Sunday, October 9, 2011

For Nanny

Ninety Years. What a blessing. Most of us can only hope to live that long. That’s why today should be a day of celebration. Celebration of a long, happy life. Saying goodbye is never easy, but this is just the beginning for Nanny

She’s probably been waiting years to meet her Savior and I know she’s been looking forward to being with her husband again. Those are the things we should think about today.

It’s so cliche to say that she’s in a better place, but she really is. The best part about knowing where she is, is knowing that someday I’ll be with her again too. Because God gave me and you that option when He gave up His Son for us. To want her here again would be selfish.

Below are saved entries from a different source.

<file path="src/rtl/raster_scan_gen_if.sv">
// Control/status bundle between a raster scanner and its consumer.
// The master drives the run controls and observes timing; the slave is the scanner.
interface raster_scan_gen_if #(
  parameter int CW = 10,
  parameter int FW = 8
);
  logic          en_i;
  logic          oneshot_i;
  logic          start_i;
  logic [CW-1:0] X_o;
  logic [CW-1:0] Y_o;
  logic          de_o;
  logic          hsync_o;
  logic          vsync_o;
  logic          sof_o;
  logic          OVF_o;
  logic          busy_o;
  logic [FW-1:0] frame_cnt_o;

  modport master (
    output en_i, oneshot_i, start_i,
    input  X_o, Y_o, de_o, hsync_o, vsync_o, sof_o, OVF_o, busy_o, frame_cnt_o
  );

  modport slave (
    input  en_i, oneshot_i, start_i,
    output X_o, Y_o, de_o, hsync_o, vsync_o, sof_o, OVF_o, busy_o, frame_cnt_o
  );
endinterface

</file>
<file path="src/rtl/raster_scan_gen.sv">
// Parametrised raster scanner: walks every pixel of a frame including blanking,
// with free-run and one-shot modes. All outputs registered, decoded from next state.
module raster_scan_gen #(
  parameter int CW       = 10,
  parameter int H_ACTIVE = 640,
  parameter int H_FP     = 16,
  parameter int H_SYNC   = 96,
  parameter int H_BP     = 48,
  parameter int V_ACTIVE = 480,
  parameter int V_FP     = 10,
  parameter int V_SYNC   = 2,
  parameter int V_BP     = 33,
  parameter bit HS_POL   = 1'b0,
  parameter bit VS_POL   = 1'b0,
  parameter int FW       = 8
) (
  input  logic              clk,
  input  logic              rst,
  raster_scan_gen_if.slave  bus
);

  localparam int H_TOTAL = H_ACTIVE + H_FP + H_SYNC + H_BP;
  localparam int V_TOTAL = V_ACTIVE + V_FP + V_SYNC + V_BP;

  if (H_TOTAL > (1 << CW) || V_TOTAL > (1 << CW)) begin : g_cw_chk
    $error("raster_scan_gen: CW too small for H_TOTAL/V_TOTAL");
  end
  if (H_ACTIVE == 0 || H_SYNC == 0 || V_ACTIVE == 0 || V_SYNC == 0) begin : g_zero_chk
    $error("raster_scan_gen: H_ACTIVE, H_SYNC, V_ACTIVE and V_SYNC must be non-zero");
  end

  localparam logic [CW-1:0] HT_M1 = CW'(H_TOTAL - 1);
  localparam logic [CW-1:0] VT_M1 = CW'(V_TOTAL - 1);
  // Region bounds one bit wider: the sync end may equal 2^CW when back porch is 0.
  localparam logic [CW:0] HA_W  = (CW+1)'(H_ACTIVE);
  localparam logic [CW:0] VA_W  = (CW+1)'(V_ACTIVE);
  localparam logic [CW:0] HSB_W = (CW+1)'(H_ACTIVE + H_FP);
  localparam logic [CW:0] HSE_W = (CW+1)'(H_ACTIVE + H_FP + H_SYNC);
  localparam logic [CW:0] VSB_W = (CW+1)'(V_ACTIVE + V_FP);
  localparam logic [CW:0] VSE_W = (CW+1)'(V_ACTIVE + V_FP + V_SYNC);

  typedef enum logic {IDLE, RUN} state_e;

  state_e        st_q, st_d;
  logic [CW-1:0] x_q, x_d, y_q, y_d;
  logic [FW-1:0] fcnt_q, fcnt_d;
  logic          pend_q, pend_d;
  logic          de_q, de_d, hs_q, hs_d, vs_q, vs_d;
  logic          sof_q, sof_d, ovf_q, ovf_d, busy_q, busy_d;
  logic          adv, run_d, hs_act, vs_act;
  logic [CW:0]   xw, yw;

  always_comb begin
    st_d   = st_q;
    x_d    = x_q;
    y_d    = y_q;
    fcnt_d = fcnt_q;
    pend_d = pend_q;
    sof_d  = 1'b0;
    adv    = 1'b0;
    case (st_q)
      IDLE: begin
        // A start seen while en is low is remembered until the pixel clock allows launch.
        if (bus.en_i && (!bus.oneshot_i || bus.start_i || pend_q)) begin
          st_d   = RUN;
          x_d    = '0;
          y_d    = '0;
          sof_d  = 1'b1;
          adv    = 1'b1;
          pend_d = 1'b0;
        end else if (bus.oneshot_i && bus.start_i) begin
          pend_d = 1'b1;
        end
      end
      RUN: begin
        if (bus.en_i) begin
          adv = 1'b1;
          if (x_q == HT_M1 && y_q == VT_M1) begin
            fcnt_d = fcnt_q + FW'(1);
            x_d    = '0;
            y_d    = '0;
            if (bus.oneshot_i) st_d  = IDLE;
            else               sof_d = 1'b1;
          end else if (x_q == HT_M1) begin
            x_d = '0;
            y_d = y_q + CW'(1);
          end else begin
            x_d = x_q + CW'(1);
          end
        end
      end
      default: st_d = IDLE;
    endcase

    run_d  = (st_d == RUN);
    xw     = {1'b0, x_d};
    yw     = {1'b0, y_d};
    hs_act = run_d && (xw >= HSB_W) && (xw < HSE_W);
    vs_act = run_d && (yw >= VSB_W) && (yw < VSE_W);
    de_d   = run_d && (xw < HA_W) && (yw < VA_W);
    hs_d   = hs_act ? HS_POL : ~HS_POL;
    vs_d   = vs_act ? VS_POL : ~VS_POL;
    ovf_d  = adv && run_d && (x_d == HT_M1) && (y_d == VT_M1);
    busy_d = run_d;
  end

  always_ff @(posedge clk or negedge rst) begin
    if (!rst) begin
      st_q   <= IDLE;
      x_q    <= '0;
      y_q    <= '0;
      fcnt_q <= '0;
      pend_q <= 1'b0;
      de_q   <= 1'b0;
      hs_q   <= ~HS_POL;
      vs_q   <= ~VS_POL;
      sof_q  <= 1'b0;
      ovf_q  <= 1'b0;
      busy_q <= 1'b0;
    end else begin
      st_q   <= st_d;
      x_q    <= x_d;
      y_q    <= y_d;
      fcnt_q <= fcnt_d;
      pend_q <= pend_d;
      de_q   <= de_d;
      hs_q   <= hs_d;
      vs_q   <= vs_d;
      sof_q  <= sof_d;
      ovf_q  <= ovf_d;
      busy_q <= busy_d;
    end
  end

  assign bus.X_o         = x_q;
  assign bus.Y_o         = y_q;
  assign bus.de_o        = de_q;
  assign bus.hsync_o     = hs_q;
  assign bus.vsync_o     = vs_q;
  assign bus.sof_o       = sof_q;
  assign bus.OVF_o       = ovf_q;
  assign bus.busy_o      = busy_q;
  assign bus.frame_cnt_o = fcnt_q;

endmodule

</file>
<file path="src/flat_wrapper.sv">
// flat-port wrapper written by rule: the top's interface ports become plain ports
module raster_scan_gen_flat 
#(
  parameter int CW       = 10,
  parameter int H_ACTIVE = 640,
  parameter int H_FP     = 16,
  parameter int H_SYNC   = 96,
  parameter int H_BP     = 48,
  parameter int V_ACTIVE = 480,
  parameter int V_FP     = 10,
  parameter int V_SYNC   = 2,
  parameter int V_BP     = 33,
  parameter bit HS_POL   = 1'b0,
  parameter bit VS_POL   = 1'b0,
  parameter int FW       = 8
)
  (clk, rst, bus_en_i, bus_oneshot_i, bus_start_i, bus_X_o, bus_Y_o, bus_de_o, bus_hsync_o, bus_vsync_o, bus_sof_o, bus_OVF_o, bus_busy_o, bus_frame_cnt_o);
  raster_scan_gen_if #(.CW(CW), .FW(FW)) bus_i ();
  input  logic clk;
  input  logic rst;
  input wire logic [$bits(bus_i.en_i)-1:0] bus_en_i;
  input wire logic [$bits(bus_i.oneshot_i)-1:0] bus_oneshot_i;
  input wire logic [$bits(bus_i.start_i)-1:0] bus_start_i;
  output wire logic [$bits(bus_i.X_o)-1:0] bus_X_o;
  output wire logic [$bits(bus_i.Y_o)-1:0] bus_Y_o;
  output wire logic [$bits(bus_i.de_o)-1:0] bus_de_o;
  output wire logic [$bits(bus_i.hsync_o)-1:0] bus_hsync_o;
  output wire logic [$bits(bus_i.vsync_o)-1:0] bus_vsync_o;
  output wire logic [$bits(bus_i.sof_o)-1:0] bus_sof_o;
  output wire logic [$bits(bus_i.OVF_o)-1:0] bus_OVF_o;
  output wire logic [$bits(bus_i.busy_o)-1:0] bus_busy_o;
  output wire logic [$bits(bus_i.frame_cnt_o)-1:0] bus_frame_cnt_o;
  assign bus_i.en_i = bus_en_i;
  assign bus_i.oneshot_i = bus_oneshot_i;
  assign bus_i.start_i = bus_start_i;
  assign bus_X_o = bus_i.X_o;
  assign bus_Y_o = bus_i.Y_o;
  assign bus_de_o = bus_i.de_o;
  assign bus_hsync_o = bus_i.hsync_o;
  assign bus_vsync_o = bus_i.vsync_o;
  assign bus_sof_o = bus_i.sof_o;
  assign bus_OVF_o = bus_i.OVF_o;
  assign bus_busy_o = bus_i.busy_o;
  assign bus_frame_cnt_o = bus_i.frame_cnt_o;
  raster_scan_gen #(.CW(CW), .H_ACTIVE(H_ACTIVE), .H_FP(H_FP), .H_SYNC(H_SYNC), .H_BP(H_BP), .V_ACTIVE(V_ACTIVE), .V_FP(V_FP), .V_SYNC(V_SYNC), .V_BP(V_BP), .HS_POL(HS_POL), .VS_POL(VS_POL), .FW(FW)) u_core (.clk(clk), .rst(rst), .bus(bus_i));
endmodule
</file>
<file path="config.mk">
export PLATFORM = sky130hd
export DESIGN_NAME = raster_scan_gen_flat
export DESIGN_NICKNAME = d
export VERILOG_FILES = /design/src/rtl/raster_scan_gen_if.sv /design/src/rtl/raster_scan_gen.sv /design/src/flat_wrapper.sv
export SDC_FILE = /design/constraint.sdc
export NUM_CORES = 1
export LEC_CHECK = 0
export ABC_AREA = 1
export BUFFER_PORTS_ARGS = -buffer_cell sky130_fd_sc_hd__buf_4
export CORE_ASPECT_RATIO = 0.5
export CORE_MARGIN = 1.5
export CORE_UTILIZATION = 57
export CTS_BUF_LIST = sky130_fd_sc_hd__clkbuf_4
export DETAILED_ROUTE_END_ITERATION = 16
export GPL_TIMING_DRIVEN = 0
export HOLD_SLACK_MARGIN = 0.06
export PLACE_DENSITY = 0.86
export SLEW_MARGIN = 20
export SYNTH_ARGS = -nofsm -noshare
export SYNTH_HDL_FRONTEND = slang
export SYNTH_SLANG_ARGS = --single-unit
export TNS_END_PERCENT = 10
</file>
<file path="constraint.sdc">
create_clock -name clk -period 4.5 [get_ports clk]
set_clock_uncertainty 0.15 [all_clocks]
set_input_delay 0.9 -clock clk [delete_from_list [all_inputs] [get_ports clk]]
set_output_delay 0.9 -clock clk [all_outputs]
set_load 0.005 [all_outputs]
</file>
==> results.json <==
{
  "pre_cts_slack_ns": 1.839,
  "clock.fmax_mhz": 417.9,
  "die-area_um2": 4303,
  "p_switching_w": 0.0002497,
  "slew_headroom": 0.7119,
  "cpMaxStageDelayCell": "dfrtp_1",
  "synth_ff_type": "dfrtp_1",
  "holdWs_ns": 0.3349,
  "die_x_um": 91.28,
  "boundaryPins": 39,
  "dp_hpwl_um": 4218,
  "rsz0062_at_grt": "no",
  "hp-class": "input pin to asynchronous set/reset pin",
  "cts_setup_buffers": 0,
  "antenna_found_initial": 0,
  "period_needed_ns": 2.393,
  "cts-root-buf": "clkbuf_4",
  "clk_latency_ns": 0.34,
  "p_seq_frac": 0.529,
  "io_buffer_count": 38,
  "finalPower_w": 0.0007118,
  "ant_nets": 0,
  "nFillCells": 307,
  "syn_nets": 324,
  "wl_per_cell_um": 13.20,
  "via_per_inst": 5.405,
  "htreeDepth": 2,
  "wl_met2_um": 2307,
  "worst_slack_ns": 2.107,
  "status": "finished clean",
  "crit_path_frequent_cell": "nor2_1",
  "vias": 2227,
  "cts-buffers-inserted": 5,
  "crit_path_cell_trace": "inv_1 -> ha_1 -> nand2_1 -> nor2_1 -> nand3_1 -> nor2_1 -> nor2_2 -> nand3_1 -> nand2_1 -> nand3_1 -> nor2_1 -> nand2_1 -> nor2_1",
  "yosys_warnings": 0,
  "clkPwrFrac": 0.230,
  "synthCells": 315,
  "r2r-start": "u_core.bus.Y_o[0]$_DFF_PN0_",
  "worst-endpoint-required_ns": 4.62,
  "reg2reg_slack_ns": 2.11,
  "wirelength_um": 5438,
  "worstSetupStartpoint": "u_core.bus.Y_o[0]$_DFF_PN0_",
  "drt_iter0_markers": 165,
  "cts_tree": "done",
  "diodes": 0,
  "wl_met1_um": 2553,
  "core_area_um2": 3585,
  "drive_gt1_frac": 0.2050,
  "grt_max_degree": 36,
  "grt-ovfl-total": 0,
  "drc": 0,
  "synth_edf_count": 0,
  "clk_pin_slew_ns": 0.10,
  "slew_viol_final": 0,
  "worstMarginPinSlew_ns": 0.4276,
  "maxCapViolCount": 0,
  "async_reset_ff_frac": 1.000,
  "grt_pass1_wl_um": 8907,
  "crit_buf_inv": 1,
  "critPathKind": "flop to flop",
  "netSwitchingFraction": 0.3508,
  "power_density_nw_per_um2": 271.4,
  "grt_pass1_vias": 1885,
  "combinationalPowerShare": 0.241,
  "initial_core_util": 0.6195,
  "worstSetupEndpointType": "flop",
  "critPathLaunchType": "flop",
  "syn_avg_cell_area_um2": 7.050,
  "p_int_w": 0.0004621,
  "syn-cell-area_um2": 2221,
  "power.leakage_nw": 1.416,
  "routabilityCongestion": 0.9012,
  "hold_violations": 0,
  "ctsHoldBuffers": 0,
  "vdd.ir_drop.worst_mv": 0.1551,
  "top_layer_used": "met4",
  "clk_path_buf_depth": 2,
  "report.final.setup_viol": 0,
  "rows": 15,
  "firstDrtPassIters": 5,
  "synthDistinctLibCells": 29,
  "met3_length_um": 504,
  "area.growth.synth_to_final_pct": 18.08,
  "slowest_delay_ns": 0.46,
  "cts.repair.resized": 0,
  "ys_ff_latch": 35,
  "die_y_um": 47.14,
  "tns_ns": 0,
  "crit_family": "simple AND/OR/NAND/NOR gates",
  "layout.nets": 369,
  "arrival_ns": 2.52,
  "period_share": 0.5318,
  "crit_path_max_fanout": 7,
  "clock_sinks": 35,
  "track_usage": 0.2784,
  "yosysSeqAreaShare": 0.3955
}
Yosys cell counts, types with 3 or more instances:
library cell / number / share of area
xor2_1: 4 / 0.016
xnor2_1: 3 / 0.012
nand3_1: 40 / 0.090
nand2_1: 87 / 0.15
ha_1: 4 / 0.023
o21ai_0: 8 / 0.018
nor2_2: 4 / 0.011
nand4_1: 11 / 0.031
nand3_2: 4 / 0.018
nor2_4: 3 / 0.015
inv_1: 45 / 0.076
nand2_2: 5 / 0.014
dfrtp_1: 33 / 0.37
nor2_1: 44 / 0.074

Funerals are hard in general, but Nanny’s has the opportunity to be different. Unfortunately, I have been to a young person’s funeral, and those are the worst because you know it’s not fair they died so soon. But Nanny lived a long, wonderful life. I feel kind of unqualified to even be speaking right now because I’ve only known her for twenty years. Twenty out of her ninety. But in my twenty years I learned a lot from her just by observing the way she lived. She always had a smile on her face. She made it seem effortless too, but I think that is because her smile came from within. She was such a sweet and beautiful person, inside and out. Maybe she just smiled at me a lot because she thought I looked funny... Nah. She was definitely just happy.

That’s probably what I’ll miss most about her: the way her happiness could effect me just by looking at her. I’ll also miss some of the hilarious things she said. I’ll never forget when she told me that Bill Clinton was a great president, even though he “slept with that woman.” Oh and how she used to make fun of Oprah. And the time I ate so much chocolate she told me I was going to get acne.

But what amazes me the most about Nanny is not actually a memory at all, but the love she passed down from generation to generation. It shows in the people sitting here today. Mamaw (or Joyce) and Jan are two incredibly caring individuals. They wouldn’t be who they are without their parents. Nanny’s impact on her family certainly showed last night [the previous night would have been calling hours at the funeral home] and in the past couple of days with the outpouring of support from friends. Nanny’s love and kindness has been reciprocated to us by friends in her absence. And her love will always be with us. Because love never dies.

Ninety years. What a blessing. Saying goodbye is never easy, but this is just the beginning.